石灰化の量と分布の確認 何度みても前回とは違う

 

「だいたいこういう画像からみて悪性のことが多いかな あ でもちゃんと検査するまでわからんけどね

 多い ってだけで」ドクターJは思ったことが全部口に出てしまうタイプの人なのかもしれない

「とにかく検査をしないことにはわからんので検査をします 今日はまず血液検査とマンモグラフィーをして帰って。それから次に起きることはMRI検査。MRI画像が出てきたら次はマンモトームという検査をします。マンモトームは胸に太い針を刺して組織を採取してがんかどうかを調べる検査です。パンプレット渡すね あ、触診するから横になって」

矢継ぎ早に次から次へと検査の予約が入る。さすが大学病院空きが3週間先。

3週間先の診察がまたその2週間後 おおかた一ヶ月半後か 先だなうんと先

 

横になって天井をみて ドクターJに触診を受けながらあれこれ一ヶ月半もモヤモヤしたまま過ごすのかあ と絶望する

先送りになっている間はがんじゃないと思って過ごそうか

やりたいこと考えておくか

 

触診が終わり椅子に座り直してすぐドクターJに言われる

「まだなにもわからないうちからあれこれ考えなくていいから。今はまだ普通に過ごして。わかってからでいいから。考えるの。」

 

はい。
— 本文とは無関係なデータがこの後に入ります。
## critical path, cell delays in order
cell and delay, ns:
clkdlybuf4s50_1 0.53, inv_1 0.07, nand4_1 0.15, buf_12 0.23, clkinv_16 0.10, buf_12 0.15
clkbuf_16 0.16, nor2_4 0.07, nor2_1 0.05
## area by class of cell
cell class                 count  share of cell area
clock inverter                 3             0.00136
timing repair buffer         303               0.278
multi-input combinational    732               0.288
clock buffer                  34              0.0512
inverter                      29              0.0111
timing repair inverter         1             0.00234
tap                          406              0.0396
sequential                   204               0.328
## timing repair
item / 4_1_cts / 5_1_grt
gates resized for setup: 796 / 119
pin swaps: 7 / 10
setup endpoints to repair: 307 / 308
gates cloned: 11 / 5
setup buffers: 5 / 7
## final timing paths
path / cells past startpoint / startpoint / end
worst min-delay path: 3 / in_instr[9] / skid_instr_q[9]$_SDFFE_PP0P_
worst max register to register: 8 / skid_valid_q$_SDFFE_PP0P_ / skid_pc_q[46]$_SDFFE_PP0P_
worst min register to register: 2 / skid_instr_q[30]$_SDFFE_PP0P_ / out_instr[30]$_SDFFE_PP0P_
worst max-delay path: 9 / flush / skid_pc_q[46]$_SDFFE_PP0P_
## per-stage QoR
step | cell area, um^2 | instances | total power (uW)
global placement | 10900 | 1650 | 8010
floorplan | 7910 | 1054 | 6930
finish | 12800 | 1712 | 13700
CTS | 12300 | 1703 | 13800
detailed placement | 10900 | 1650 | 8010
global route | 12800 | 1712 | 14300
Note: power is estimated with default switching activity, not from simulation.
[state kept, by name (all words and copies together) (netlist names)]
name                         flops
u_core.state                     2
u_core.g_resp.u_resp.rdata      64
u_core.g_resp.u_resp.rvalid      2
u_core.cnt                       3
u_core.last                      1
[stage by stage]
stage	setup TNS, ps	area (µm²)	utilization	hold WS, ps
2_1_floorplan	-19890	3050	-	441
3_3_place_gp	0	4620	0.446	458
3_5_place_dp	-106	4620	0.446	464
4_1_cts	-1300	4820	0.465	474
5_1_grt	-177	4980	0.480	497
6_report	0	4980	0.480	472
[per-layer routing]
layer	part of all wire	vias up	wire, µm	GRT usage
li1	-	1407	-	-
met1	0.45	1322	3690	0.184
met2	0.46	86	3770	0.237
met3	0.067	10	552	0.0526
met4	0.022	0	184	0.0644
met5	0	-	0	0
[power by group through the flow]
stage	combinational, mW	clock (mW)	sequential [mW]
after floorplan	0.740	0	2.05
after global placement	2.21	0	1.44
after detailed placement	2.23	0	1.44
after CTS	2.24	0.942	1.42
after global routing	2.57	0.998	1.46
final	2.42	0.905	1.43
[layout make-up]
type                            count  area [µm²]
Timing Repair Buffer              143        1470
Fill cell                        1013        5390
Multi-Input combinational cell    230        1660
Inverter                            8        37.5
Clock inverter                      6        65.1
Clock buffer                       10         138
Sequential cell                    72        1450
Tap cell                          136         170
## config.mk

```make
export PLATFORM = sky130hd
export DESIGN_NAME = or1200_wbmux_nch
export DESIGN_NICKNAME = d
export VERILOG_FILES = /design/src/rtl/or1200_wbmux_nch.sv
export SDC_FILE = /design/constraint.sdc
export NUM_CORES = 1
export LEC_CHECK = 0
export ABC_AREA = 0
export CORE_MARGIN = 5
export CORE_UTILIZATION = 35
export DETAILED_ROUTE_END_ITERATION = 10
export HOLD_SLACK_MARGIN = 0.12
export PLACE_DENSITY = 0.78
export SLEW_MARGIN = 20
export SYNTH_ARGS = -nofsm -noshare
export SYNTH_HDL_FRONTEND = slang
export SYNTH_SLANG_ARGS = --single-unit
```

## constraint.sdc

```tcl
create_clock -name clk -period 2.9 [get_ports clk]
set_input_delay 0.435 -clock clk [delete_from_list [all_inputs] [get_ports clk]]
set_output_delay 0.435 -clock clk [all_outputs]
set_load 0.01 [all_outputs]
```
**config.mk**
```make
export PLATFORM = sky130hd
export DESIGN_NAME = ldl_rr_arbiter
export DESIGN_NICKNAME = d
export VERILOG_FILES = /design/src/rtl/ldl_arb_pkg.sv /design/src/rtl/ldl_bin2hot.sv /design/src/rtl/ldl_rr_arbiter.sv
export SDC_FILE = /design/constraint.sdc
export NUM_CORES = 1
export LEC_CHECK = 0
export ABC_CLOCK_PERIOD_IN_PS = 2050
export CAP_MARGIN = 20
export CELL_PAD_IN_SITES_DETAIL_PLACEMENT = 0
export CELL_PAD_IN_SITES_GLOBAL_PLACEMENT = 1
export CORE_MARGIN = 2
export CORE_UTILIZATION = 37
export CTS_BUF_LIST = sky130_fd_sc_hd__clkbuf_8
export DETAILED_ROUTE_END_ITERATION = 8
export MAX_ROUTING_LAYER = met4
export PLACE_DENSITY = 0.85
export SLEW_MARGIN = 20
export SYNTH_ARGS = -nofsm -noshare
export SYNTH_HDL_FRONTEND = slang
export SYNTH_SLANG_ARGS = --single-unit
```
**constraint.sdc**
```tcl
create_clock -name clk -period 2.05 [get_ports clk]
set_input_delay 0.205 -clock clk [delete_from_list [all_inputs] [get_ports clk]]
set_output_delay 0.205 -clock clk [all_outputs]
set_load 0.05 [all_outputs]
```
**config.mk**
```make
export PLATFORM = sky130hd
export DESIGN_NAME = ddr_cmd_sequencer
export DESIGN_NICKNAME = d
export VERILOG_FILES = /design/src/rtl/ddr_cmd_sequencer.sv
export SDC_FILE = /design/constraint.sdc
export NUM_CORES = 1
export LEC_CHECK = 0
export ABC_AREA = 0
export CORE_MARGIN = 1
export CORE_UTILIZATION = 62
export CTS_BUF_LIST = sky130_fd_sc_hd__clkbuf_16
export DETAILED_ROUTE_END_ITERATION = 6
export PLACE_DENSITY = 0.79
export SYNTH_ARGS = -nofsm -noshare
export SYNTH_HDL_FRONTEND = slang
export SYNTH_SLANG_ARGS = --single-unit
export TNS_END_PERCENT = 10
```
**constraint.sdc**
```tcl
create_clock -name CK_t -period 4 [get_ports CK_t]
set_input_delay 0.4 -clock CK_t [delete_from_list [all_inputs] [get_ports CK_t]]
set_output_delay 0.4 -clock CK_t [all_outputs]
set_load 0.03 [all_outputs]
```
**src/rtl/ddr_cmd_sequencer.sv**
```systemverilog
// DDR4 command sequencer: open-page PRE/ACT/RD/WR issue with tRP/tRCD/tRAS/tCCD timers.
// Define AUTO_PRECHARGE_EN to issue every RD/WR with auto-precharge (closed-page).
//
// state    | meaning
// ---------+------------------------------------------------
// IDLE     | ready for a request, pins NOP
// PRE      | row conflict, waiting tRAS then precharge
// WAIT_RP  | precharge done, waiting tRP
// ACT      | activate the requested row (once tRP met)
// WAIT_RCD | row open, waiting tRCD
// CAS      | waiting tCCD then RD/WR
module ddr_cmd_sequencer #(
  parameter int T_RCD = 4,
  parameter int T_RP  = 4,
  parameter int T_RAS = 10,
  parameter int T_CCD = 4,
  parameter int ROW_W = 15
) (
  input  logic             CK_t,
  input  logic             reset,
  input  logic             req_valid,
  output logic             req_ready,
  input  logic             req_rw,
  input  logic             req_bl8,
  input  logic [1:0]       req_bg,
  input  logic [1:0]       req_ba,
  input  logic [ROW_W-1:0] req_row,
  input  logic [9:0]       req_col,
  output logic             cs_n,
  output logic             act_n,
  output logic             RAS_n_A16,
  output logic             CAS_n_A15,
  output logic             WE_n_A14,
  output logic [1:0]       bg_addr,
  output logic [1:0]       ba_addr,
  output logic             A13,
  output logic             A12_BC_n,
  output logic             A11,
  output logic             A10_AP,
  output logic [9:0]       A9_A0,
  output logic             no_act_rdy,
  output logic             cas_issued
);

`ifdef AUTO_PRECHARGE_EN
  localparam logic AP = 1'b1;
`else
  localparam logic AP = 1'b0;
`endif

  localparam int T_M1  = (T_RCD > T_RP) ? T_RCD : T_RP;
  localparam int T_M2  = (T_RAS > T_CCD) ? T_RAS : T_CCD;
  localparam int T_MAX = (T_M1 > T_M2) ? T_M1 : T_M2;
  localparam int CW    = $clog2(T_MAX + 1);
  typedef logic [CW-1:0] age_t;

  // Ages read 1 on the cycle after their command, so "age >= T" means the
  // command may go out on the next edge.  WAIT states look one cycle ahead
  // to absorb the extra cycle spent in the issuing state.
  localparam age_t SAT    = '1;
  localparam age_t ONE    = age_t'(1);
  localparam age_t RAS_T  = age_t'(T_RAS);
  localparam age_t RP_T   = age_t'(T_RP);
  localparam age_t RP_LA  = age_t'(T_RP - 1);
  localparam age_t RCD_LA = age_t'(T_RCD - 1);
  localparam age_t CCD_T  = age_t'(T_CCD);

  typedef enum logic [2:0] {S_IDLE, S_PRE, S_WAIT_RP, S_ACT, S_WAIT_RCD, S_CAS} state_t;

  state_t           state, state_nxt;
  logic             bank_open [16];
  logic [ROW_W-1:0] open_row [16];
  age_t             act_age [16];
  age_t             pre_age [16];
  age_t             cas_age;
  logic [3:0]       lat_bank, req_bank;
  logic [ROW_W-1:0] lat_row;
  logic [9:0]       lat_col;
  logic             lat_rw, lat_bl8, hit_q;
  logic             take, take_hit, do_pre, do_act, do_cas;
  logic [4:0]       cmd_nxt;
  logic [3:0]       a13_10_nxt;
  logic [9:0]       a9_0_nxt;
  logic [3:0]       bank_nxt;

  assign req_bank = {req_bg, req_ba};

  function automatic age_t sat_inc(input age_t v);
    return (v == SAT) ? v : v + ONE;
  endfunction

  always_comb begin
    state_nxt = state;
    take      = 1'b0;
    take_hit  = 1'b0;
    do_pre    = 1'b0;
    do_act    = 1'b0;
    do_cas    = 1'b0;
    case (state)
      S_IDLE: if (req_valid && req_ready) begin
        take = 1'b1;
        if (!AP && bank_open[req_bank] && open_row[req_bank] == req_row) begin
          take_hit  = 1'b1;
          state_nxt = S_CAS;
        end else if (!AP && bank_open[req_bank]) begin
          state_nxt = S_PRE;
        end else begin
          state_nxt = S_ACT;
        end
      end
      S_PRE: if (act_age[lat_bank] >= RAS_T) begin
        do_pre    = 1'b1;
        state_nxt = S_WAIT_RP;
      end
      S_WAIT_RP: if (pre_age[lat_bank] >= RP_LA) state_nxt = S_ACT;
      S_ACT: if (pre_age[lat_bank] >= RP_T) begin
        do_act    = 1'b1;
        state_nxt = S_WAIT_RCD;
      end
      S_WAIT_RCD: if (act_age[lat_bank] >= RCD_LA) state_nxt = S_CAS;
      S_CAS: if (cas_age >= CCD_T) begin
        do_cas    = 1'b1;
        state_nxt = S_IDLE;
      end
      default: state_nxt = S_IDLE;
    endcase
  end

  always_comb begin
    cmd_nxt    = 5'b11111;
    bank_nxt   = 4'd0;
    a13_10_nxt = 4'd0;
    a9_0_nxt   = 10'd0;
    if (do_act) begin
      cmd_nxt    = {4'b0011, lat_row[14]};
      bank_nxt   = lat_bank;
      a13_10_nxt = lat_row[13:10];
      a9_0_nxt   = lat_row[9:0];
    end else if (do_pre) begin
      cmd_nxt  = 5'b01010;
      bank_nxt = lat_bank;
    end else if (do_cas) begin
      cmd_nxt    = {4'b0110, lat_rw};
      bank_nxt   = lat_bank;
      a13_10_nxt = {1'b0, lat_bl8, 1'b0, AP};
      a9_0_nxt   = lat_col;
    end
  end

  always_ff @(posedge CK_t) begin
    if (reset) begin
      state      <= S_IDLE;
      req_ready  <= 1'b0;
      {cs_n, act_n, RAS_n_A16, CAS_n_A15, WE_n_A14} <= 5'b11111;
      {bg_addr, ba_addr}              <= 4'd0;
      {A13, A12_BC_n, A11, A10_AP}    <= 4'd0;
      A9_A0      <= 10'd0;
      no_act_rdy <= 1'b0;
      cas_issued <= 1'b0;
      cas_age    <= SAT;
      lat_bank   <= 4'd0;
      lat_row    <= '0;
      lat_col    <= 10'd0;
      lat_rw     <= 1'b0;
      lat_bl8    <= 1'b0;
      hit_q      <= 1'b0;
      for (int b = 0; b < 16; b++) begin
        bank_open[b] <= 1'b0;
        open_row[b]  <= '0;
        act_age[b]   <= SAT;
        pre_age[b]   <= SAT;
      end
    end else begin
      state      <= state_nxt;
      req_ready  <= (state_nxt == S_IDLE);
      {cs_n, act_n, RAS_n_A16, CAS_n_A15, WE_n_A14} <= cmd_nxt;
      {bg_addr, ba_addr}              <= bank_nxt;
      {A13, A12_BC_n, A11, A10_AP}    <= a13_10_nxt;
      A9_A0      <= a9_0_nxt;
      no_act_rdy <= do_cas & hit_q;
      cas_issued <= do_cas;
      cas_age    <= do_cas ? ONE : sat_inc(cas_age);
      if (take) begin
        lat_bank <= req_bank;
        lat_row  <= req_row;
        lat_col  <= req_col;
        lat_rw   <= req_rw;
        lat_bl8  <= req_bl8;
        hit_q    <= take_hit;
      end
      for (int b = 0; b < 16; b++) begin
        act_age[b] <= (do_act && lat_bank == 4'(b)) ? ONE : sat_inc(act_age[b]);
        pre_age[b] <= ((do_pre || (AP && do_cas)) && lat_bank == 4'(b)) ? ONE
                                                                     : sat_inc(pre_age[b]);
      end
      if (do_act) begin
        bank_open[lat_bank] <= 1'b1;
        open_row[lat_bank]  <= lat_row;
      end else if (do_pre || (AP && do_cas)) begin
        bank_open[lat_bank] <= 1'b0;
      end
    end
  end

endmodule
```
; ---- After elaboration in Yosys (flattened, before gate mapping)
; Memory sizes are Yosys's and may differ from the RTL's. A register that Yosys moved wholly into a read port is not among the register bits.
; Cells that the tools add are included.
[word_totals]
n_memories = 4
out_inout_bits = 26
mem_bits_rw = 384
register_bits = 65
in_bits = 34
[classes]
n_mux = 151
magnitude_cmp = 5
bitwise_logic = 34
n_reduce_logical = 42
add_sub_neg = 33
eq_ne = 55
[memory_table]
columns = name, depth, width, rd, rd_clocked_by_memory_dff, write_ports, line
row1 = open_row, 16, 15, 1, 0, 16, 72  ; logic [ROW_W-1:0] open_row [16];
row2 = act_age, 16, 4, 17, 1, 16, 73  ; age_t act_age [16];
row3 = pre_age, 16, 4, 17, 1, 16, 74  ; age_t pre_age [16];
row4 = bank_open, 16, 1, 1, 0, 16, 71  ; logic bank_open [16];
[op_table]
columns = operator, count
row1 = 4-bit 2-to-1 mux, 108
row2 = 4-bit equality test (second input constant), 41
row3 = 4-bit by 1-bit adder with 4-bit output (second input constant), 33
row4 = 1-bit logical AND, 34
row5 = 1-bit OR, 33
row6 = 10-bit 2-to-1 mux, 3
row7 = 3-bit 2-to-1 mux, 9
row8 = 1-bit 2-to-1 mux, 25
row9 = 3-bit case mux with 6 select lines, 1
row10 = 4-bit by 3-bit equality test with 1-bit output (second input constant), 4
row11 = 15-bit equality test, 1
row12 = 15-bit 2-to-1 mux, 1
row13 = 5-bit 2-to-1 mux, 3
row14 = 15-bit OR reduction, 1
row15 = 4-bit by 2-bit equality test with 1-bit output (second input constant), 2
row16 = 4-bit by 2-bit greater-or-equal comparator with 1-bit output (second input constant), 2
row17 = 4-bit by 3-bit greater-or-equal comparator with 1-bit output (second input constant), 2
row18 = 3-bit by 2-bit equality test with 1-bit output (second input constant), 2
row19 = 3-bit equality test (second input constant), 2
row20 = 3-bit logical NOT, 2
row21 = 4-bit by 1-bit equality test with 1-bit output (second input constant), 1
row22 = 4-bit greater-or-equal comparator (second input constant), 1
row23 = 4-bit logical NOT, 1
row24 = 2-bit OR reduction, 2
row25 = other kinds (6), 6

; ---- Logic depth before layout (Yosys ltp)
[logic_depth]
ltp_word = 10
mapped_depth = 12
ltp_nobuf = 7

; ---- Worst setup path before layout
; Ideal clock, no wire load.
[synth_timing]
path_type = register to register
from = register with a tool-made name
to = memory bank_open[15], enable pin
synth_period_minus_slack_ps = 2925
slack_ps = 1075
path_stages_with_launch = 9
t_required_ps = 3710
arrival_time_ps = 2635
cell_sequence = dfxtp_1 > buf_6 > buf_6 > mux4_2 > o22ai_1 > nor2_1 > or4b_2 > nand2_1 > or2_2
[synth_rtl]
columns = item, line
row1 = end: declaration, 71

; ---- Final worst setup path
[layout_timing]
from = input req_ba[1]
to = register hit_q
[layout_between]
elab_chain_len = 6
[layout_lines]
columns = item, line
row1 = start: declaration, 26  ; input logic [1:0] req_ba,
row2 = memory 16 x 15 bit, -
row3 = 15-bit equality test, 102  ; if (!AP && bank_open[req_bank] && open_row[req_bank] == req_row) begin
row4 = 1-bit logical AND *, 102
row5 = 1-bit 2-to-1 mux *, 102
row6 = 1-bit 2-to-1 mux *, 100  ; S_IDLE: if (req_valid && req_ready) begin
row7 = 1-bit 2-to-1 mux *, 99  ; case (state)
row8 = end signal: assignment, 189  ; hit_q <= take_hit;
row9 = end: declaration, 79  ; logic lat_rw, lat_bl8, hit_q;
; Mark *: on every way between the ends. The rest lies on a longest branch, timed or not.
; A chain may end at the register's enable or synchronous reset.

==> summary.log <==
INFO  cts            root_buffer=sky130_fd_sc_hd__clkbuf_16
INFO  cts            postCtsSetupRepairBufs=0
INFO  placement      dp_hpwl=34210um
INFO  cts            cts_inserted_buffers=46
INFO  worst_setup_path worstPathCellList=buf_2 -> nor2b_1 -> a22oi_1 -> a311oi_1 -> a2111oi_0 -> a2111oi_0 -> nand3_1 -> o32ai_1
INFO  worst_setup_path maximum_cell_stage_delay_along_the_critical_path=1070ps
INFO  layout         layout_commonest_cell=sky130_fd_sc_hd__nor2_1
INFO  grt            grt_pass1_wl=82120um
INFO  placement      buffer_ports.inserted=59
INFO  logic_synthesis yosys_warnings=0
INFO  cts            cts_repair_resize_count=0
INFO  layout         post_layout_instance_area=0.02324sqmm
INFO  worst_setup_path worst-endpoint-required=4480ps
INFO  worst_setup_path crit_path_leading_delay_family=compound AO/OA/AOI/OAI gates
INFO  sta            final_hold_violation_count=0
INFO  grt            grt_usage=0.3203
INFO  sta            fin_worst_skew=27.54ps
INFO  cts            clock_tree_from_tritoncts=yes
INFO  worst_setup_path arrival_worst_endpoint=4210ps
INFO  worst_setup_path critPathCaptureType=flip-flop
INFO  worst_setup_path critPathLaunchType=input pin
INFO  sta            timing_worst_slew_pin_value=1248ps
INFO  layout         commonest_cells_after_routing_fill_and_taps_aside=sky130_fd_sc_hd__nor2_1, sky130_fd_sc_hd__edfxtp_1, sky130_fd_sc_hd__dfxtp_1, sky130_fd_sc_hd__nand2_1, sky130_fd_sc_hd__nand3_1
INFO  sta            post-route-min-period=3725ps
INFO  pwr            part_of_the_power_in_combinational_logic=0.267
INFO  worst_setup_path critical-path-top-cell-by-count=sky130_fd_sc_hd__a2111oi_0
INFO  route          firstDrtPassIters=5
INFO  worst_setup_path critPathLaunch=req_ba[1]
INFO  layout         sequential_cell_area=0.01163sqmm
INFO  cts            holdBufCountCts=0
INFO  sta            grt_setup_unrepaired=no
INFO  logic_synthesis synthesis.instances=1847
INFO  logic_synthesis async_reset_ff_frac=0
INFO  layout         design.final.nets=1961
INFO  worst_hold_path worst_hold_path_type=input pin to flip-flop
INFO  pwr            power_leakage=8.971nW
INFO  floorplan      boundaryPins=60
INFO  floorplan      fp.dieArea=0.03417sqmm
INFO  logic_synthesis synth_seq_cells=453
INFO  pwr            share_of_total_power_in_sequential_cells=0.437
INFO  pwr            pwr_density_cell=619.9mW/mm^2
INFO  pwr            switchingPower=4.527mW
INFO  floorplan      floorplan.die.width=184.8um
INFO  sta            setup_viol=0
INFO  cts            clk-insertion-delay-late=580ps
INFO  logic_synthesis ys_types=63
INFO  pwr            sw_frac_of_total=0.3142
INFO  job            max_cap_violations=0
INFO  worst_setup_path critical-path-slowest-cell=sky130_fd_sc_hd__a2111oi_0
INFO  logic_synthesis synth_edf_count=256
INFO  cts            cts.clk_slew.worst_paths=60ps
INFO  cts            htreeDepth=2
INFO  pwr            power=14.41mW
INFO  worst_setup_path crit_path_max_fanout=33
INFO  logic_synthesis synth.avg_cell_area=11.22squm
INFO  layout         antenna-diode-count=0
INFO  layout         filler_cell_count=2314
INFO  grt            grt_overflow_total=0
INFO  placement      placement.cell_area=0.02174sqmm
INFO  route          drc=0
INFO  layout         multi_input_logic_area=0.008487sqmm
INFO  route          vias=15080
INFO  logic_synthesis synth.net_count=1914
INFO  floorplan      placement_rows=66
INFO  route          wl_per_cell=22.68um
INFO  pwr            internal_power=9.879mW
INFO  floorplan      initial_core_util=0.6339
INFO  floorplan      floorplan.core_area=0.03270sqmm
INFO  worst_setup_path worst-path-buf-inv=1
INFO  pwr            vdd_drop_max=0.5201mV
INFO  placement      routabilityCongestion=0.8766
INFO  sta            max_slew_margin=0.1463
INFO  sta            max_clock_freq=268.4MHz
INFO  route          drt-total-wl=53830um
INFO  pwr            clkPwrFrac=0.296
INFO  worst_setup_path critPathKind=input pin to flip-flop
INFO  floorplan      die_span_y=184.8um
INFO  grt            first_global_vias=14840
INFO  logic_synthesis synth-seq-area-share=0.5611
INFO  route          postRouteAntennaNets=0
INFO  cts            cts-root-to-sink-buffers=3
INFO  logic_synthesis ys.flop_type=sky130_fd_sc_hd__edfxtp_1
INFO  outcome        status=complete, no violations
INFO  layout         layout-area-overhead-vs-synth=12.11%
INFO  route          avgViaCountPerCell=6.357
INFO  logic_synthesis synthesis.area=0.02073sqmm
INFO  grt            largest_net_degree_at_the_start_of_global_routing=53
INFO  sta            setup_total_negative_slack=0ps
INFO  layout         layout-drive-gt1-share=0.1243
INFO  sta            min_period_over_period=0.9313
INFO  sta            finalMaxSlewViolations=0
INFO  grt            antenna_violations_before_repair=1
INFO  worst_hold_path startpoint_of_the_tightest_hold_check_path=req_col[3]
INFO  cts            numClockSinks=453
INFO  route          drt_iter0_markers=1609
-- state kept, by name (all words and copies together), names as in the netlist, 2 cells and up, named ones only --
name and flops:
act_age 64, pre_age 64, cas_age 4, state 3
A9_A0 10, lat_bank 4, lat_row 15, open_row 240
bank_open 16, lat_col 10, ba_addr 2, bg_addr 2
-- cells by family (layout without fill, tap and decap cells) --
group / count (synthesis) / count (layout) / share of synthesized area
flip-flops: 453 / 453 / 0.5611
AND/OR/NAND/NOR: 773 / 773 / 0.1695
buffers and inverters: 134 / 218 / 0.02958
adder cells (fa/ha/maj): 33 / 33 / 0.01992
XOR/XNOR: 51 / 51 / 0.02155
AO/OA/AOI/OAI: 223 / 223 / 0.07141
multiplexers: 180 / 180 / 0.1269
-- stage by stage --
step / std cells / hold WS, ps / setup WS [ps] / utilization
floorplan: 1847 / 415.7 / 1075 / -
global placement: 2288 / 429.5 / 81.62 / 0.6648
detailed placement: 2288 / 440.1 / 73.87 / 0.6648
CTS: 2373 / 358.1 / 495.6 / 0.7106
global route: 2373 / 366.4 / 197.3 / 0.7106
finish: 2373 / 362.7 / 274.9 / 0.7106
-- routing by layer --
layer	GRT usage	routed length, um	vias up
met5	0	0	-
met4	0.1379	2258	0
met3	0.05643	5055	165
met2	0.5415	26350	821
met1	0.4060	20160	7350
li1	-	-	6748
-- power groups by stage --
stage	combinational [mW]	clock [mW]	sequential, mW
after floorplan	3.07	0	6.17
after global placement	3.60	0	6.31
after detailed placement	3.78	0	6.35
after CTS	3.83	4.28	6.27
after global routing	4.25	4.47	6.38
final	3.84	4.27	6.29
-- tightest hold or removal path, delay by kind of cell --
kind            cells  cell delay [ps]
simple gates        1               50
buf+inv             1              390
compound gates      1               50
-- worst paths after layout --
path | cells after the start | slack, ps | endpoint
min | 3 | 360 | lat_col[3]
max reg2reg | 7 | 490 | open_row[4][3]
min reg2reg | 2 | 450 | A9_A0[0]
max | 8 | 270 | hit_q
-- cells in the mapped netlist, types with 23 or more instances --
cell                       count  area [sq um]
sky130_fd_sc_hd__o21bai_1     33         247.7
sky130_fd_sc_hd__mux2_2       23         259.0
sky130_fd_sc_hd__xor2_1       27         236.5
sky130_fd_sc_hd__mux2i_1      93         930.9
sky130_fd_sc_hd__nand2b_1     25         156.4
sky130_fd_sc_hd__mux4_2       64          1441
sky130_fd_sc_hd__dfxtp_1     197          3944
sky130_fd_sc_hd__inv_1        23         86.33
sky130_fd_sc_hd__nand3b_1     33         247.7
sky130_fd_sc_hd__buf_2        31         155.2
sky130_fd_sc_hd__xnor2_1      24         210.2
sky130_fd_sc_hd__a21oi_1      49         245.2
sky130_fd_sc_hd__edfxtp_1    256          7687
sky130_fd_sc_hd__nand3_1     111         555.5
sky130_fd_sc_hd__o21ai_0      47         235.2
sky130_fd_sc_hd__ha_1         33         412.9
sky130_fd_sc_hd__clkbuf_1     59         221.5
sky130_fd_sc_hd__nor2_1      317          1190
sky130_fd_sc_hd__nand2_1     191         716.9
-- area by class of cell --
cell class / instances / area share
flip-flops and latches: 453 / 0.5005
multi-input cells: 1260 / 0.3652
clock buffers: 46 / 0.04953
repair buffers: 107 / 0.04189
well taps: 442 / 0.02380
clock inverters: 39 / 0.01486
inverters: 26 / 0.004200
Power figures use the tool's default switching activity.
と言いながら

でもちょいちょい悪性確定してる感だしてくるの、貴方なんですけども。と思いつつ。

診察室を出て 外で待っていたら看護師さんに呼ばれる

マンモトームのパンフレット

同意書

予約票を受け取る

もしかして私はすごく心配そうな顔をしていたのかもしれない

看護師さんが肩を抱いてくれて「大丈夫?」と言ってくれた

無理やりに笑ってみたけど うまく笑えない

 

それから言われた通りに血液検査とマンモグラフィーを撮って帰る

マンモグラフィーは何度やっても慣れない

挟まれている乳ではなくて引っ張られる皮膚が痛い。